For a while I’d been thinking that the anime production industry had become a bit stale. I haven’t seen a lot of dramatic technical or tectonic evolution in anime production over the past decade. Studio Yaoyorozu premiered Minarai Diva in July 2014, the world’s first live real-time anime series. Although laggy and glitch-prone and particularly simplistic, the show was a fascinating technical experiment. But seemingly nothing directly evolved from it. Minarai Diva seemingly had no obvious impact on the larger anime production industry.


Kizuna Ai premiered on YouTube as the first virtual idol in November 2016, setting the stage for future virtual idol television programs and anime including Choukan x Algorhythm, Virtual-san wa Miteiru, Watanuki-san Chi to, 22/7 Keisanchuu, and Gariben Girl V. In 2018 Production I.G launched its “Anime Beans” series of vertical anime shorts for cell phone broadcast, but despite a strong effort, the production method hasn’t broken through. No other production studios followed I.G’s lead, and even I.G itself has ceased producing vertical anime shorts.

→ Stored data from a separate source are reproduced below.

## config.mk

```make
export PLATFORM = sky130hd
export DESIGN_NAME = phyxs_regbank
export DESIGN_NICKNAME = d
export VERILOG_FILES = /design/src/rtl/phyxs_pkg.sv /design/src/rtl/phyxs_decode.sv /design/src/rtl/phyxs_flag_latch.sv /design/src/rtl/phyxs_regbank.sv
export SDC_FILE = /design/constraint.sdc
export NUM_CORES = 1
export LEC_CHECK = 0
export BUFFER_PORTS_ARGS = -buffer_cell sky130_fd_sc_hd__buf_2
export CAP_MARGIN = 10
export CORE_ASPECT_RATIO = 1.75
export CORE_UTILIZATION = 50
export DETAILED_ROUTE_END_ITERATION = 16
export HOLD_SLACK_MARGIN = 0.1
export PLACE_DENSITY = 0.92
export SYNTH_ARGS = -nofsm -noshare
export SYNTH_HDL_FRONTEND = slang
export SYNTH_HIERARCHICAL = 1
export SYNTH_SLANG_ARGS = --single-unit
```

## constraint.sdc

```tcl
create_clock -name clk -period 1.5 [get_ports clk]
set_input_delay 0.15 -clock clk [delete_from_list [all_inputs] [get_ports clk]]
set_output_delay 0.15 -clock clk [all_outputs]
set_load 0.05 [all_outputs]
```

## src/rtl/phyxs_pkg.sv

```systemverilog
package phyxs_pkg;
    localparam logic [4:0]  DEV_XS       = 5'd4;
    localparam logic [4:0]  DEV_PMA      = 5'd1;
    localparam logic [15:0] ADR_PREEMPH  = 16'hC005;
    localparam logic [15:0] ADR_EQ       = 16'hC006;
    localparam logic [15:0] ADR_RXSTAT   = 16'hC007;
    localparam logic [15:0] ADR_ALARM    = 16'h9004;

    typedef struct packed {
        logic pe_wr;
        logic eq_wr;
        logic pe_rd;
        logic eq_rd;
        logic stat_rd;
        logic alarm_rd;
        logic any_rd;
    } hit_t;
endpackage

```

## src/rtl/phyxs_decode.sv

```systemverilog
module phyxs_decode
    import phyxs_pkg::*;
(
    input  logic        valid,
    input  logic        write,
    input  logic [4:0]  dev,
    input  logic [15:0] addr,
    output hit_t        hit
);
    logic xs_dev;
    logic rd;
    logic wr;

    always_comb begin
        xs_dev       = (dev == DEV_XS);
        rd           = valid && !write;
        wr           = valid && write;
        hit          = '0;
        hit.pe_wr    = wr && xs_dev && (addr == ADR_PREEMPH);
        hit.eq_wr    = wr && xs_dev && (addr == ADR_EQ);
        hit.pe_rd    = rd && xs_dev && (addr == ADR_PREEMPH);
        hit.eq_rd    = rd && xs_dev && (addr == ADR_EQ);
        hit.stat_rd  = rd && xs_dev && (addr == ADR_RXSTAT);
        hit.alarm_rd = rd && (dev == DEV_PMA) && (addr == ADR_ALARM);
        hit.any_rd   = rd;
    end
endmodule

```

## src/rtl/phyxs_flag_latch.sv

```systemverilog
module phyxs_flag_latch #(
    parameter int W = 8
) (
    input  logic         clk,
    input  logic         rst_n,
    input  logic [W-1:0] set_i,
    input  logic         clr_i,
    output logic [W-1:0] flags_o
);
    logic [W-1:0] flags_d, flags_q;

    always_comb begin
        // a clear removes old state, but events of this cycle still land
        if (clr_i) flags_d = set_i;
        else       flags_d = flags_q | set_i;
    end

    always_ff @(posedge clk or negedge rst_n) begin
        if (!rst_n) flags_q <= '0;
        else        flags_q <= flags_d;
    end

    assign flags_o = flags_q;
endmodule

```

## src/rtl/phyxs_regbank.sv

```systemverilog
module phyxs_regbank
    import phyxs_pkg::*;
#(
    parameter int LANES  = 4,
    parameter int PE_W   = 3,
    parameter int EQ_W   = 4,
    parameter int DATA_W = 16
) (
    input  logic                    clk,
    input  logic                    rst_n,
    input  logic                    req_valid,
    input  logic                    req_write,
    input  logic [4:0]              req_dev,
    input  logic [15:0]             req_addr,
    input  logic [DATA_W-1:0]       req_wdata,
    input  logic                    acfg_load,
    input  logic [LANES*PE_W-1:0]   acfg_preemph,
    input  logic [EQ_W-1:0]         acfg_eq,
    input  logic [LANES-1:0]        efifo_evt,
    input  logic [LANES-1:0]        bist_evt,
    output logic [DATA_W-1:0]       rd_data
);
    localparam int PE_BITS   = LANES * PE_W;
    localparam int STAT_BITS = 2 * LANES;

    typedef struct packed {
        logic [PE_BITS-1:0] pe;
        logic [EQ_W-1:0]    eq;
        logic [DATA_W-1:0]  rdata;
    } state_t;

    state_t st_d, st_q;
    hit_t   hit;

    logic [PE_BITS-1:0]   pe_bus;
    logic [EQ_W-1:0]      eq_bus;
    logic [STAT_BITS-1:0] stat_bus;
    logic [DATA_W-1:0]    stat_word;
    logic [DATA_W-1:0]    pe_word;
    logic [DATA_W-1:0]    eq_word;

    phyxs_decode u_dec (
        .valid (req_valid),
        .write (req_write),
        .dev   (req_dev),
        .addr  (req_addr),
        .hit   (hit)
    );

    // upper half: FIFO errors, lower half: BIST errors
    phyxs_flag_latch #(.W(STAT_BITS)) u_flags (
        .clk     (clk),
        .rst_n   (rst_n),
        .set_i   ({efifo_evt, bist_evt}),
        .clr_i   (hit.stat_rd || hit.alarm_rd),
        .flags_o (stat_bus)
    );

    assign pe_bus    = st_q.pe;
    assign eq_bus    = st_q.eq;
    assign pe_word   = {{(DATA_W-PE_BITS){1'b0}}, st_q.pe};
    assign eq_word   = {{(DATA_W-EQ_W){1'b0}}, st_q.eq};
    assign stat_word = {{(DATA_W-STAT_BITS){1'b0}}, stat_bus};

    always_comb begin
        st_d = st_q;
        if (hit.pe_wr) st_d.pe = req_wdata[PE_BITS-1:0];
        if (hit.eq_wr) st_d.eq = req_wdata[EQ_W-1:0];
        if (acfg_load) begin
            st_d.pe = acfg_preemph;
            st_d.eq = acfg_eq;
        end
        if (hit.any_rd) begin
            if (hit.pe_rd)        st_d.rdata = pe_word;
            else if (hit.eq_rd)   st_d.rdata = eq_word;
            else if (hit.stat_rd) st_d.rdata = stat_word;
            else                  st_d.rdata = '0;
        end
    end

    always_ff @(posedge clk or negedge rst_n) begin
        if (!rst_n) st_q <= '0;
        else        st_q <= st_d;
    end

    assign rd_data = st_q.rdata;
endmodule

```

==> reports/qor.csv <==
stage;metric;value;unit
run_status;outcome;complete, no violations;
floorplanning;die area;0.00392;mm^2
logic_synthesis;Post-Synthesis Cells;179;
clock_network;clk_lat worst skew;280;ps
timing;Final Cycle Share;95.2;%
critical_path;critical path startpoint category;input pin;
finish;Fill cells;249;
power;peak supply drop;0.00110;V
global_routing;number of global-route vias before repair;1755;
place;placed cell count;295;
logic_synthesis;ys flop type;dfrtp_1;
logic_synthesis;Seq/Total Area, Yosys;49.1;%
power;Net Sw Frac;27.7;%
global_routing;initial antenna violation count;0;
worst_hold_path;worst hold path endpoint;eq_bus[2]$_DFFE_PN0P_;
critical_path;dominant delay contributor by cell family on the critical path;simple AND/OR/NAND/NOR gates;
clock_network;Num CTS Buffers;5;
logic_synthesis;top cell type's share of synthesized area;49.1;%
place;DP Wirelength;3400;um
critical_path;Critical Path End Type;flop;
detailed_routing;met2 wire length;2830;um
timing;Clock Skews;3.70;ps
finish;fin nets;347;
critical_path;r2r startpoint;pe_bus[0]$_DFFE_PN0P_;
detailed_routing;Avg Vias per Cell;5.46;
detailed_routing;Iter 0 DRT Violations;40;
logic_synthesis;flops & latches, synth;36;
place;GP Congestion;0.797;
power;Gate power share;19.8;%
clock_network;Clock transition at path regs;70;ps
worst_hold_path;hold_sp;acfg_eq[2];
clock_network;H-tree depth;2;
power;leakage power;1.17;nW
place;Post-DP Area;0.00229;mm^2
clock_network;clock root cell;clkbuf_8;
critical_path;WP buf/inv;4;
detailed_routing;DR WL met3;276;um
finish;final core utilization;77.4;%
worst_hold_path;HP Class;input pin to flop;
critical_path;top fanout value on the critical path;15;
critical_path;RR Endpoint;rd_data[0]$_DFFE_PN0P_;
power;Internal;1.62;mW
timing;TNS Setup;0;ps
detailed_routing;total number of vias;1779;
timing;Final WS setup;71.6;ps
detailed_routing;highest metal used;met4;
floorplanning;Core Box Area;0.00343;mm^2
detailed_routing;metal1 wirelength;1810;um
detailed_routing;routed length per instance;15.9;um
detailed_routing;drt drc;0;
logic_synthesis;Synth area leader;dfrtp_1;
global_routing;total global routing overflow;0;
critical_path;worst path cell trace;buf_2 > nor4b_4 > nand4_2 > buf_4 > nor3_2 > buf_6 > buf_4 > nand3_1 > o21ai_0;
critical_path;CP arrival;1640;ps
critical_path;worst path required time;1710;ps
timing;FMAX;700;MHz
global_routing;first-pass GRT wire length;7660;um
logic_synthesis;Synth Area per Inst;10.2;um^2
logic_synthesis;Post-synth EDFFs;0;
clock_network;Clock Sinks;36;
detailed_routing;Detailed Route WL;5190;um
power;part of the power in registers;47.9;%
place;worst slack, placed;-239;ps
place;IO Port Bufs;73;
finish;antenna cell count;0;
floorplanning;Ports;82;
logic_synthesis;async set or reset register ratio after synthesis;100;%
detailed_routing;antenna viol nets, final;0;
power;PwrDens;843;mW/mm^2
finish;Finished Layout Cells;326;
timing;unrepaired setup endpoints after global routing;yes;
critical_path;most frequent CP cell;buf_4;
timing;Slew Viols, Final;0;
critical_path;Reg2Reg Depth;3;
critical_path;Worst Setup Path Type;input pin to flop;
timing;final count of negative-setup-slack endpoints;0;
logic_synthesis;Yosys cell types;32;
finish;proportion of layout cells with a drive suffix above 1;37.4;%
logic_synthesis;leading post-synthesis cells by instance count;dfrtp_1 (36), nand2_1 (22), mux2i_1 (16);
finish;Layout area overhead;44.9;%
detailed_routing;DR pass1 iterations;4;
timing;Fin Hold WS;109;ps
power;clock power share;32.3;%
global_routing;pin count of the biggest net entering global routing;33;
clock_network;Max Root-Sink Buffers;2;
power;Psw;0.621;mW
floorplanning;Die Y-Extent;82.1;um
finish;design area;0.00266;mm^2
logic_synthesis;Mapped Area;0.00183;mm^2
finish;footprint of the multi-input gates;872;um^2
job;max capacitance violation total;0;
timing;Tmin final;1430;ps
floorplanning;Die Width;47.8;um
power;Design Power;2.24;mW
timing;Hold Vio Cnt, Final;0;
critical_path;Crit-path slowest cell;nor4b_4;
logic_synthesis;Ys Warns;6;
worst_hold_path;hold path cells;3;
critical_path;reg-to-reg slack, setup;650;ps
floorplanning;Rows;28;
global_routing;Total GRT Usage;28.3;%
logic_synthesis;most frequent cell after synthesis;dfrtp_1;
logic_synthesis;Synth area leaders;dfrtp_1 (49%), mux2i_1 (8.7%), nand2_1 (4.5%), nand3b_1 (4.1%), o21ai_0 (3.8%);
finish;Register Area;901;um^2
floorplanning;Initial Util;53.4;%
critical_path;Crit. path cell count;9;
critical_path;crit-path max cell delay;310;ps
clock_network;CTS tree;yes;
-- repair_timing --
| action | in CTS | in global routing |
|---|---|---|
| endpoints found under the setup margin | 0 | 17 |
| hold endpoints to repair | 39 | 0 |
| buffers inserted | 0 | 0 |
| resized for setup | 0 | 6 |
| hold buffers | 24 | 0 |
-- worst min-delay path: cells and delay by family --
| family | cells | cell delay [ps] |
|---|---|---|
| buf+inv | 1 | 80 |
| simple gates | 1 | 50 |
| compound gates | 1 | 70 |
-- area by class of cell --
cell class / count / area share (%)
flip-flops and latches: 36 / 33.9
inverters: 6 / 0.847
repair buffers: 107 / 26.7
clock buffers: 7 / 3.63
multi-input cells: 125 / 32.8
well taps: 45 / 2.12
-- registers in the layout, summed over array words and instances, names as in the netlist --
signal / flops
rd_data: 12
pe_bus: 12
eq_bus: 4
u_flags/flags_o: 8
-- power by group through the flow --
stage               Combinational (mW)  Clock [mW]  Sequential (mW)
CTS                              0.433       0.734             1.07
global route                     0.479       0.778             1.08
detailed placement               0.384           0             1.09
finish                           0.444       0.724             1.07
floorplan                        0.140           0             1.17
global placement                 0.373           0             1.08
-- cell families after synthesis --
group	synth area share [%]
flip-flops	49.1
AND/OR/NAND/NOR	20.9
multiplexers	8.73
AO/OA/AOI/OAI	14.1
other	0.204
buffers and inverters	6.89
-- cell usage in the layout (no fill, tap or decap), types with 2 or more instances in the layout --
| cell | netlist | routed |
|---|---|---|
| a21o_1 | 8 | 8 |
| a21oi_1 | 4 | 4 |
| a22oi_1 | 4 | 4 |
| a31oi_1 | 4 | 4 |
| buf_12 | 0 | 2 |
| buf_2 | 4 | 73 |
| buf_4 | 7 | 7 |
| clkbuf_8 | 0 | 7 |
| conb_1 | 1 | 4 |
| dfrtp_1 | 36 | 36 |
| dlygate4sd3_1 | 0 | 24 |
| inv_1 | 5 | 5 |
| mux2i_1 | 16 | 16 |
| nand2_1 | 22 | 22 |
| nand3_1 | 6 | 5 |
| nand3b_1 | 10 | 10 |
| nor2_1 | 6 | 6 |
| nor2b_1 | 3 | 3 |
| nor3_2 | 1 | 2 |
| nor4_2 | 0 | 2 |
| nor4_4 | 1 | 2 |
| nor4b_4 | 2 | 2 |
| o21ai_0 | 14 | 14 |
| o21ai_1 | 9 | 9 |
-- layer usage --
metal  global-route usage [%]  up-vias
met3                     5.65       21
met2                     47.7       95
met1                     30.3      835
li1                         -      828
met4                     18.1        0
met5                        0        -
-- worst max path at each step --
stage,to,slack (ps),start
after floorplan,rd_data[2]$_DFFE_PN0P_,3,req_dev[3]
after global placement,rd_data[6]$_DFFE_PN0P_,-170,req_dev[3]
after detailed placement,rd_data[3]$_DFFE_PN0P_,-240,req_dev[3]
after CTS,rd_data[3]$_DFFE_PN0P_,50,req_dev[3]
after global routing,rd_data[6]$_DFFE_PN0P_,-60,req_dev[3]
final,rd_data[8]$_DFFE_PN0P_,70,req_dev[3]
No activity file was read; power rests on OpenSTA's default activity.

WWWave Corporation’s ComicFesta website began broadcasting a new iteration of anime in March 2017 with Souryo to Majiwaru Shikiyoku no Yoru ni… Four-minute censored episodes were broadcast on terrestrial television while uncut pornographic six-minute episodes were streamed exclusively on the ComicFesta site. To my knowledge, no studio had ever before produced alternate edits of a weekly broadcast anime for simultaneous television and web release. Perhaps the closest parallel could be the 2008 Soul Eater series broadcast in an all-ages friendly version and a virtually identical “late show” edit. However, after 14 series and more than three years, no other studio followed in ComicFesta’s footsteps, suggesting that the new procedure in anime distribution would remain a singular experiment rather than a new development in the industry. However, this season publisher Eternity Books and producer Kanade Creative have seemingly stepped forward to also attempt a similar groundbreaking anime distribution method. Unlike ComicFesta’s six-minute episodes, the first episode of the Eternity: Shinya no Nurekoi Channel television anime is 14 minutes edited down to 11:30 for television broadcast. The broadcast version replaces one sex scene with an alternate placeholder shot and simply skips the second sex scene entirely.

While the shorter ComicFesta episodes benefit from more fluid animation quality and more vivid, stylish art design, the longer Eternity Channel productions sacrifice some animation quality and production design for greater episode length. However, the very fact that more than one company has now tried this simultaneous alternate release strategy suggests to me that this practice is now a valid new production and release method within Japan’s anime industry rather than just a one-off experiment.